Manuel Bernaschek, President of Showcase Pianos in Vancouver, which sells the brand, said more than 200 Fazioli pianos have been sold in Canada, with more than half of them going to Vancouver where there are many families that place a strong emphasis on the study of music, and having the best possible equipment.
“Vancouver is also home to one of the world’s largest collectors of art-case Fazioli pianos – the Westbank Development Company – who installs custom Fazioli pianos in many of their iconic buildings. Despite being sold out until 2024, the three Canadian representatives of Fazioli confirm that they currently have models in their shops for people to test and welcome everyone to come and see for themselves what all the fuss is about,” said Bernaschek. “Westbank bought 20 of them.
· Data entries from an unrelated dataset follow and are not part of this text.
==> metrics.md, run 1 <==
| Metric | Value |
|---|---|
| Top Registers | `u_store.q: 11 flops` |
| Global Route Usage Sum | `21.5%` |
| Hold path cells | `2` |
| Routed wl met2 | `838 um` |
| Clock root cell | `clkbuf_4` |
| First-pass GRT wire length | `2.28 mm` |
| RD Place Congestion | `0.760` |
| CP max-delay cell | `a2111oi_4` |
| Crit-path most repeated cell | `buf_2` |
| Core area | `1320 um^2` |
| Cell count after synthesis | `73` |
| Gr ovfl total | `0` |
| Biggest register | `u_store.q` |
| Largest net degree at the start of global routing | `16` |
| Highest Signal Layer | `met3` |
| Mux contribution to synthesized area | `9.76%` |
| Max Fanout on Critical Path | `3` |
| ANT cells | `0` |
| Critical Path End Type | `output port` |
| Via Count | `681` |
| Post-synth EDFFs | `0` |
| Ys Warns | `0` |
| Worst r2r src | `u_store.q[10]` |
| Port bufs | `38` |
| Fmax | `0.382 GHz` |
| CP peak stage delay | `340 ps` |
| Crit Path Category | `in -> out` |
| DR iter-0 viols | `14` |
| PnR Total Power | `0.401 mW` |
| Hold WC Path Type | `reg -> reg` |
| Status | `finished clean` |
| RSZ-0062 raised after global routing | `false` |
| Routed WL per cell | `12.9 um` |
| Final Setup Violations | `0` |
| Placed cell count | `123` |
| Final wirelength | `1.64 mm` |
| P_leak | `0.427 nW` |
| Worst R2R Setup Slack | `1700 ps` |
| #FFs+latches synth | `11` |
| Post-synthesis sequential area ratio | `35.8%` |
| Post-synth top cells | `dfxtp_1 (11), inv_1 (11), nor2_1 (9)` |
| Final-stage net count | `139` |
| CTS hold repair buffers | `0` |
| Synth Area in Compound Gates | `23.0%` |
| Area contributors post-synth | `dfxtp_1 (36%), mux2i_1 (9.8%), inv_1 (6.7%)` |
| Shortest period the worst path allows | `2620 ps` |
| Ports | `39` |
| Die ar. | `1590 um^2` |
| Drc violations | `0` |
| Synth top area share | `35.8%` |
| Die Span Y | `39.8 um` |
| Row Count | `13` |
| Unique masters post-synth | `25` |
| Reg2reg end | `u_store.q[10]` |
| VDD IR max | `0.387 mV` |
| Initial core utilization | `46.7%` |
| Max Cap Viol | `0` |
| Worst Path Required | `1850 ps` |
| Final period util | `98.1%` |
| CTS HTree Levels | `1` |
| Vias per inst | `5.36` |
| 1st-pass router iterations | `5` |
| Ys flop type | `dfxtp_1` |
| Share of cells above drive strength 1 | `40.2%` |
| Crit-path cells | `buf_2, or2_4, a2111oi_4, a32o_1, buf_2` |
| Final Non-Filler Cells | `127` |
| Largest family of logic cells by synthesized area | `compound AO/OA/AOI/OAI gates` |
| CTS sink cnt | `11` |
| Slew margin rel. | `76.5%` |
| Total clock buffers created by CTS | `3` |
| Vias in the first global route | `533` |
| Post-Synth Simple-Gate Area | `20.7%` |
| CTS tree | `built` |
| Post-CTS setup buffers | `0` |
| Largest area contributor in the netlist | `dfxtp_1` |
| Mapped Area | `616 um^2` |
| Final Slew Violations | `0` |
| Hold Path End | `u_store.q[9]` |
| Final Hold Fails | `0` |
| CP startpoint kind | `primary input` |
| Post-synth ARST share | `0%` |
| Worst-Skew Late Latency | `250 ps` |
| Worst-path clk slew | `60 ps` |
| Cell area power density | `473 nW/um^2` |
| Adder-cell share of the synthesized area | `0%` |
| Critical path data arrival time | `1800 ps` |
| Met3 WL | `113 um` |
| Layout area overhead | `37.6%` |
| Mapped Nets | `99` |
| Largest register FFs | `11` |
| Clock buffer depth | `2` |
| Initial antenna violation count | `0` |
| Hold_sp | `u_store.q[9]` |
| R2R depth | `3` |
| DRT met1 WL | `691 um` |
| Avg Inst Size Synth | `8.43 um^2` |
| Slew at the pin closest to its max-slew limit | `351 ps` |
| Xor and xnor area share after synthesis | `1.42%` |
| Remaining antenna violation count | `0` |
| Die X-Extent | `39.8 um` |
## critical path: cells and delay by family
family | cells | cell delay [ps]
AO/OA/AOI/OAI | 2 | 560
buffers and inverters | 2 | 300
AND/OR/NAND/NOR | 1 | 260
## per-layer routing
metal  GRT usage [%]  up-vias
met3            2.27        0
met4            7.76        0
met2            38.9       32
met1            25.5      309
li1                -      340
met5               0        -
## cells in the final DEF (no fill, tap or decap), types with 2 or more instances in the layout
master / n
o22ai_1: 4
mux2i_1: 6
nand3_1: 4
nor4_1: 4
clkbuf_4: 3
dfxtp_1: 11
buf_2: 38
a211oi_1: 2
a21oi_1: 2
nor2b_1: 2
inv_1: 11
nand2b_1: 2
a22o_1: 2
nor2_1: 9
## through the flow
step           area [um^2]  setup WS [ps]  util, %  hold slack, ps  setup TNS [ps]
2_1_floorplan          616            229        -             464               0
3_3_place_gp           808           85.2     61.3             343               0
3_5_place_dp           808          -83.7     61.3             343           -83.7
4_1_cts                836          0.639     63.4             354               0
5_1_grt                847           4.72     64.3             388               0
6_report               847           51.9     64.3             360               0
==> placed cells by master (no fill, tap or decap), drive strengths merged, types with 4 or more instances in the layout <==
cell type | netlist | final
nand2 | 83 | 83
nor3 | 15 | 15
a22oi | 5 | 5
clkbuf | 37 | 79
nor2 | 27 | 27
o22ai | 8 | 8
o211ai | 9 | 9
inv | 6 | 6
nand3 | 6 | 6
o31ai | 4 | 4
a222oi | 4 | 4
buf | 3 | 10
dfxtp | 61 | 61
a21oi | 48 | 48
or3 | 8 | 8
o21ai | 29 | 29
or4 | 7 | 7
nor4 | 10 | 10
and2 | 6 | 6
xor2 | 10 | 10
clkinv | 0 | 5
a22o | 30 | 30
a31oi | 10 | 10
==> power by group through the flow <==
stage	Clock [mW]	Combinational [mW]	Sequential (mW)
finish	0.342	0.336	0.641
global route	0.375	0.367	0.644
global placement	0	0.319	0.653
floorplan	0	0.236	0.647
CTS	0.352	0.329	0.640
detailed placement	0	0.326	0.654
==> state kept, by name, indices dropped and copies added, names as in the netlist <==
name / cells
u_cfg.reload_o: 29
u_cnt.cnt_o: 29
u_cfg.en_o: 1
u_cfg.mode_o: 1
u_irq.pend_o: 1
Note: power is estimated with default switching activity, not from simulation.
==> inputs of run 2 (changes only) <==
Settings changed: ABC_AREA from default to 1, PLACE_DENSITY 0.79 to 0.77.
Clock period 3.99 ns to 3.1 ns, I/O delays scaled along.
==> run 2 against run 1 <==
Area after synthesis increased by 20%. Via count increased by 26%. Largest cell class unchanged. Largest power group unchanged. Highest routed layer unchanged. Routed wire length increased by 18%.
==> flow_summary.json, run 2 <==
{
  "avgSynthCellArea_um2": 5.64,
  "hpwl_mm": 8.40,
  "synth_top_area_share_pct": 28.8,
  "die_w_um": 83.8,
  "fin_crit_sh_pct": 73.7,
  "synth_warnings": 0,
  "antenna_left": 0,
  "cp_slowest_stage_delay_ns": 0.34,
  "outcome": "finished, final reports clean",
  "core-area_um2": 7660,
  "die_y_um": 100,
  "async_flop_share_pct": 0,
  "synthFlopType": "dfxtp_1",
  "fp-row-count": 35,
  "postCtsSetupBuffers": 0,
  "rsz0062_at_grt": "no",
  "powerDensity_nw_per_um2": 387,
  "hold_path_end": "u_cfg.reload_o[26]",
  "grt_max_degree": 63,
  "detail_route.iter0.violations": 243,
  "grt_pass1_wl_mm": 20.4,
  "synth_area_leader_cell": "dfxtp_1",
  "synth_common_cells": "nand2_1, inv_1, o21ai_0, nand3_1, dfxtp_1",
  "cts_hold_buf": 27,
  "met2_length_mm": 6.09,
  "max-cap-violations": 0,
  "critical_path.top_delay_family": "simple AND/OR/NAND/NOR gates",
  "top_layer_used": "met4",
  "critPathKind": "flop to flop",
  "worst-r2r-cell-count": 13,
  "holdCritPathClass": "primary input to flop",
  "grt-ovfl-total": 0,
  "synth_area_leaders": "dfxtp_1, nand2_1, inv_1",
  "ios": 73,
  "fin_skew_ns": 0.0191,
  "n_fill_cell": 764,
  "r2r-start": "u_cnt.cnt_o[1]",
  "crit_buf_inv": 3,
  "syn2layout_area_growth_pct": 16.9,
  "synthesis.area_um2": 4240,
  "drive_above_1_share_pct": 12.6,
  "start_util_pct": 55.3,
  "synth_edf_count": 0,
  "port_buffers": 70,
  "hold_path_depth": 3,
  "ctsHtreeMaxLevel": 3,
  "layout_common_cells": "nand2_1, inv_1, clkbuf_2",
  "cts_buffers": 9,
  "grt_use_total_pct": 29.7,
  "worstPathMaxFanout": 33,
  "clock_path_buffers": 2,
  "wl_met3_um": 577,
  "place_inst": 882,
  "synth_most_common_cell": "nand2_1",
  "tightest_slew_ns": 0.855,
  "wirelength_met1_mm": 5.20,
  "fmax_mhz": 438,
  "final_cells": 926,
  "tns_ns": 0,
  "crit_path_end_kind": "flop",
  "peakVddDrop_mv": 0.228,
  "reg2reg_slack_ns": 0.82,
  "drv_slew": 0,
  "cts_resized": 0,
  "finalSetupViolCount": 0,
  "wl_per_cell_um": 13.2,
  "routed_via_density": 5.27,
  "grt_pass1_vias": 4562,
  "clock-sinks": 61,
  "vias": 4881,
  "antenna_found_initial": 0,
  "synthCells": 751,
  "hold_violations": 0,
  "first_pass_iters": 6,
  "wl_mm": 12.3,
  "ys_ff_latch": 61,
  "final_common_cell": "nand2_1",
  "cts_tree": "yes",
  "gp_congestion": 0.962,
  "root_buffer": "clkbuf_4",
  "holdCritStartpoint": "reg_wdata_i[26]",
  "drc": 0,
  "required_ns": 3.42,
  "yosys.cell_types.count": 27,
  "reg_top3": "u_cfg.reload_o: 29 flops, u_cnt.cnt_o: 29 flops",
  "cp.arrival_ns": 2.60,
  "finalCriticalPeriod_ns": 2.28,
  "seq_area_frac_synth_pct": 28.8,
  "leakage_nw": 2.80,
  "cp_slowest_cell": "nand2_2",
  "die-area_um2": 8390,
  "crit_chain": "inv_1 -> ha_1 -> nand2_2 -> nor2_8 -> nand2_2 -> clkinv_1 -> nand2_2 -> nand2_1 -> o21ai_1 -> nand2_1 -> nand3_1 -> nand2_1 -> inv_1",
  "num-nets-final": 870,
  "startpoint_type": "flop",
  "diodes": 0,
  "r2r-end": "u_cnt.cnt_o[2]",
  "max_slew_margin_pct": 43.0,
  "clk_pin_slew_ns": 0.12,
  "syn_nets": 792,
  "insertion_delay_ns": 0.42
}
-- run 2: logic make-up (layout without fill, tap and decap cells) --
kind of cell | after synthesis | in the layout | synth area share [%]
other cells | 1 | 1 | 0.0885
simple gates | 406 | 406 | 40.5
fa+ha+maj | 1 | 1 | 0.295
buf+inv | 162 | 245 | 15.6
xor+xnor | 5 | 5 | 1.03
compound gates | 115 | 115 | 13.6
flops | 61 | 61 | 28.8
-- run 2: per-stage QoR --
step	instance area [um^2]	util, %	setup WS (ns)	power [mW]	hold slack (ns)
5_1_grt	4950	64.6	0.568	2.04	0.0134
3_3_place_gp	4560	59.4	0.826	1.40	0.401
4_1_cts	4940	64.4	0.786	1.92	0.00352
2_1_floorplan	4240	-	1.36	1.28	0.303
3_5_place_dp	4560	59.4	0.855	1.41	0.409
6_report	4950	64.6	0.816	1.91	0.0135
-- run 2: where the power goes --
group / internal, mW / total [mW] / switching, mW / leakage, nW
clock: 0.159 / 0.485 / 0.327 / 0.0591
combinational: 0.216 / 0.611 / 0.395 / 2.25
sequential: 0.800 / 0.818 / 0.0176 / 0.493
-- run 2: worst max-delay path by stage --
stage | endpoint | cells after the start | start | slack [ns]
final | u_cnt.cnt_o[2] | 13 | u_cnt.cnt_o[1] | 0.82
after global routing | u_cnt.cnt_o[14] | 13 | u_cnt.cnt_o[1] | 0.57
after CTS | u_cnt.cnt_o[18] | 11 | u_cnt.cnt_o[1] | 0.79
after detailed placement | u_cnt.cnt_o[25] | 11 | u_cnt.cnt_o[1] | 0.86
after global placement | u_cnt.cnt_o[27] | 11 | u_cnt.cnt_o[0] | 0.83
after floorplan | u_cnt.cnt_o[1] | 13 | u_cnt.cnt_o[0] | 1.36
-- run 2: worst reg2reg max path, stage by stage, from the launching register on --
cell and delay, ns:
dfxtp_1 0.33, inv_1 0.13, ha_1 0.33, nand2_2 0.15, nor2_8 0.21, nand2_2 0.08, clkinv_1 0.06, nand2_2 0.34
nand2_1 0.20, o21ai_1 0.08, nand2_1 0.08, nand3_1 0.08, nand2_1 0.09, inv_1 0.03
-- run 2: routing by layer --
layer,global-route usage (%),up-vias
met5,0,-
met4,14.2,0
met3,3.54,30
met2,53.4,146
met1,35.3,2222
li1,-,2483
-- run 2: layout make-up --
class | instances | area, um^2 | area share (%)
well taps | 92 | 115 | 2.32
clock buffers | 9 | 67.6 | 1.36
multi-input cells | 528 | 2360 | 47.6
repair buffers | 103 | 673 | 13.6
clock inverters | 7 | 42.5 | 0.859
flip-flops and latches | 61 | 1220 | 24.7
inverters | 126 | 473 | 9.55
**src/rtl/hl_pkg.sv**
```systemverilog
package hl_pkg;
   typedef enum logic [3:0] {
      S_CMD, S_ECHO, S_ERR, S_SEEK, S_FIELD, S_SUMH, S_SUML, S_DONE, S_HALT
   } ld_state_t;

   typedef enum logic [2:0] {
      F_LEN, F_AH, F_AL, F_TYP, F_DAT, F_CK
   } fld_t;

   localparam logic [7:0] CMD_LOAD  = 8'h60;
   localparam logic [7:0] CMD_BAD   = 8'h63;
   localparam logic [7:0] START_CH  = 8'h3A;
   localparam logic [7:0] TYP_DATA  = 8'h00;
   localparam logic [7:0] TYP_END   = 8'h01;
endpackage

```
**src/rtl/hl_ascii_dec.sv**
```systemverilog
module hl_ascii_dec #(
   parameter bit LOWER_OK = 1'b1
) (
   input  logic [7:0] ch,
   output logic [3:0] nib,
   output logic       ok
);
   logic is_dig, is_up;

   always_comb begin
      is_dig = (ch >= 8'h30) && (ch <= 8'h39);
      is_up  = (ch >= 8'h41) && (ch <= 8'h46);
      nib    = is_dig ? ch[3:0] : (ch[3:0] + 4'd9);
   end

   generate
      if (LOWER_OK) begin : g_lower
         logic is_lo;
         always_comb begin
            is_lo = (ch >= 8'h61) && (ch <= 8'h66);
            ok    = is_dig || is_up || is_lo;
         end
      end else begin : g_upper_only
         always_comb ok = is_dig || is_up;
      end
   endgenerate
endmodule

```
**src/rtl/hl_sum.sv**
```systemverilog
module hl_sum #(
   parameter int SW = 16
) (
   input  logic          clk,
   input  logic          rst_n,
   input  logic          add_en,
   input  logic [7:0]    add_val,
   output logic [SW-1:0] sum
);
   initial assert (SW >= 8) else $error("hl_sum: SW must be at least 8");

   always_ff @(posedge clk) begin
      if (!rst_n)      sum <= '0;
      else if (add_en) sum <= sum + SW'(add_val);
   end

   p_sum_hold_r11: assert property (@(posedge clk) disable iff (!rst_n)
      !add_en |=> $stable(sum));
endmodule

```
**src/rtl/hexram_loader.sv**
```systemverilog
module hexram_loader #(
   parameter int AW         = 12,
   parameter int ERR_REPEAT = 3,
   parameter bit LOWER_OK   = 1'b1
) (
   input  logic          clk,
   input  logic          rst_n,
   input  logic          rx_valid,
   input  logic [7:0]    rx_data,
   input  logic          rx_err,
   output logic          tx_valid,
   output logic [7:0]    tx_data,
   input  logic          tx_ready,
   output logic          ram_we,
   output logic [AW-1:0] ram_addr,
   output logic [7:0]    ram_wdata,
   output logic          done,
   output logic [15:0]   jump_addr,
   output logic          halted
);
   import hl_pkg::*;

   localparam int SUM_W = 16;
   localparam int ECW   = $clog2(ERR_REPEAT + 1);

   initial assert (AW >= 8 && AW <= 16) else $error("hexram_loader: AW out of 8..16");
   initial assert (ERR_REPEAT >= 1) else $error("hexram_loader: ERR_REPEAT must be >= 1");

   ld_state_t        st;
   fld_t             fld;
   logic             lo_ph;
   logic [3:0]       hi_nib;
   logic [7:0]       len, cnt, sum8;
   logic [15:0]      rec_addr;
   logic             is_end, first_seen;
   logic [ECW-1:0]   err_cnt;
   logic [3:0]       nib;
   logic             hex_ok;
   logic [7:0]       byte_now;
   logic             byte_done;
   logic [AW-1:0]    dat_addr;
   logic [SUM_W-1:0] sum16;

   hl_ascii_dec #(.LOWER_OK(LOWER_OK)) dec_i (
      .ch (rx_data), .nib (nib), .ok (hex_ok)
   );

   always_comb begin
      byte_now  = {hi_nib, nib};
      byte_done = (st == S_FIELD) && rx_valid && !rx_err && hex_ok && lo_ph;
      dat_addr  = rec_addr[AW-1:0] + AW'(cnt);
   end

   hl_sum #(.SW(SUM_W)) sum_i (
      .clk (clk), .rst_n (rst_n),
      .add_en (byte_done && (fld == F_DAT)),
      .add_val (byte_now),
      .sum (sum16)
   );

   always_ff @(posedge clk) begin
      if (!rst_n) begin
         st         <= S_CMD;
         fld        <= F_LEN;
         lo_ph      <= 1'b0;
         hi_nib     <= '0;
         len        <= '0;
         cnt        <= '0;
         sum8       <= '0;
         rec_addr   <= '0;
         is_end     <= 1'b0;
         first_seen <= 1'b0;
         jump_addr  <= '0;
         err_cnt    <= '0;
         ram_we     <= 1'b0;
         ram_addr   <= '0;
         ram_wdata  <= '0;
      end else begin
         ram_we <= 1'b0;
         case (st)
            S_CMD: if (rx_valid) begin
               if (rx_err)                   st <= S_HALT;
               else if (rx_data == CMD_LOAD) st <= S_ECHO;
               else begin
                  st      <= S_ERR;
                  err_cnt <= '0;
               end
            end
            S_ECHO: if (tx_ready) st <= S_SEEK;
            S_ERR: if (tx_ready) begin
               if (err_cnt == ECW'(ERR_REPEAT - 1)) st <= S_HALT;
               else err_cnt <= err_cnt + 1'b1;
            end
            S_SEEK: if (rx_valid) begin
               if (rx_err) st <= S_HALT;
               else if (rx_data == START_CH) begin
                  st    <= S_FIELD;
                  fld   <= F_LEN;
                  lo_ph <= 1'b0;
                  sum8  <= '0;
               end
            end
            S_FIELD: if (rx_valid) begin
               if (rx_err || !hex_ok) st <= S_HALT;
               else if (!lo_ph) begin
                  hi_nib <= nib;
                  lo_ph  <= 1'b1;
               end else begin
                  lo_ph <= 1'b0;
                  sum8  <= sum8 + byte_now;
                  case (fld)
                     F_LEN: begin len <= byte_now; fld <= F_AH; end
                     F_AH:  begin rec_addr[15:8] <= byte_now; fld <= F_AL; end
                     F_AL:  begin rec_addr[7:0]  <= byte_now; fld <= F_TYP; end
                     F_TYP: begin
                        cnt <= '0;
                        if (byte_now == TYP_DATA) begin
                           is_end <= 1'b0;
                           if (!first_seen) begin
                              first_seen <= 1'b1;
                              jump_addr  <= rec_addr;
                           end
                           fld <= (len == 8'd0) ? F_CK : F_DAT;
                        end else if (byte_now == TYP_END && len == 8'd0) begin
                           is_end <= 1'b1;
                           fld    <= F_CK;
                        end else st <= S_HALT;
                     end
                     F_DAT: begin
                        ram_we    <= 1'b1;
                        ram_addr  <= dat_addr;
                        ram_wdata <= byte_now;
                        cnt       <= cnt + 8'd1;
                        if (cnt == len - 8'd1) fld <= F_CK;
                     end
                     default: begin
                        if ((sum8 + byte_now) != 8'd0) st <= S_HALT;
                        else if (is_end)               st <= S_SUMH;
                        else                           st <= S_SEEK;
                     end
                  endcase
               end
            end
            S_SUMH: if (tx_ready) st <= S_SUML;
            S_SUML: if (tx_ready) st <= S_DONE;
            default: ;
         endcase
      end
   end

   always_comb begin
      tx_valid = 1'b1;
      tx_data  = 8'h00;
      case (st)
         S_ECHO: tx_data = CMD_LOAD;
         S_ERR:  tx_data = CMD_BAD;
         S_SUMH: tx_data = sum16[15:8];
         S_SUML: tx_data = sum16[7:0];
         default: tx_valid = 1'b0;
      endcase
      done   = (st == S_DONE);
      halted = (st == S_HALT);
   end

   p_tx_hold_r14: assert property (@(posedge clk) disable iff (!rst_n)
      tx_valid && !tx_ready |=> tx_valid && $stable(tx_data));
   p_halt_sticky_r13: assert property (@(posedge clk) disable iff (!rst_n)
      halted |=> halted);
   p_halt_quiet_r13: assert property (@(posedge clk) disable iff (!rst_n)
      halted |-> !tx_valid && !ram_we);
   p_done_hold_r12: assert property (@(posedge clk) disable iff (!rst_n)
      done |=> done && $stable(jump_addr));
   p_done_not_halt_r12: assert property (@(posedge clk) disable iff (!rst_n)
      !(done && halted));
endmodule

```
So they’re the largest owner of Fazioli pianos in the world.
“Many piano companies will host dealer meetings from time to time, but the ones hosted by Fazioli are very special. In general, it’s the store owners themselves that come and attend, giving it a very special energy. When we are shown updates in the factory, and watch Mr. Fazioli’s eyes light up when he describes improvements he has made to the pianos, everyone has their camera out and is listening very attentively. You could hear a pin drop. Everyone recognizes these moments for what they truly are – this is history in the making.”
Showcase Pianos began in 2007. It currently has two locations in Vancouver and in Richmond. The Richmond location is 3,600 square feet and the one in Vancouver is 4,300 square feet.
“This business has really done well through COVID. I think people are stuck at home and they’re looking to what they’re going to do while they’re stuck at home and then they’re like ‘oh I guess I should get a better piano if I’m going to be playing piano all day’,” said Bernaschek.
He said Showcase Pianos sells about 10 Fazioli’s each year. Prices start at about $150,000.
In May, Paolo Fazioli celebrated the 40th anniversary of his piano factory in Sacile, a small town of 20,000 people just 45-minute northeast of Venice.
In speaking to his dealers at his factory’s Concert Hall, Fazioli explained that despite the continued increase in demand, the factory will not go beyond producing 150 units a year. Each instrument requires more than 2,000 man-hours to produce.
“We do not want to compromise on the time it takes to produce exceptional pianos. Quality is what we value most,” he said to them.
The factory produced 150 units in 2021 and expects to do the same in 2022 and 2023. As of May, all Fazioli pianos are sold out until the beginning of 2024.
“When you’re on it, it’s like you’re hearing the piano for the first time,” said Bernaschek. “It’s clarity that’s beyond any other piano and then a dynamic range that’s beyond any other piano. So basically it can let you play softer than any other piano and more powerfully, more loud, than any other piano without feeling like you hit the limit or something went weird on the sound because you played too loud.”
“It’s their dedication to quality that really makes the difference. ‘The proof is in the pudding’ as they say. Their popularity is growing because pianists are discovering everything that is possible on a Fazioli – a dynamic range that is truly beyond anything else available on the market,” said Michael Lipnicki.
“In Canada, a few leading pianists own or perform on Fazioli pianos, including Angela Hewitt, Louis Lortie, and Marc-Andre Hamelin. These are the top classical music influencers in our country. Then you have jazz pianists like Herbie Hancock who insist on only playing Fazioli, and the Juilliard School in New York that broke away from their 80-year tradition of only buying one single brand to start buying Fazioli pianos, and this leaves many pianists curious to discover it for themselves,” said Mike Remenyi Jr.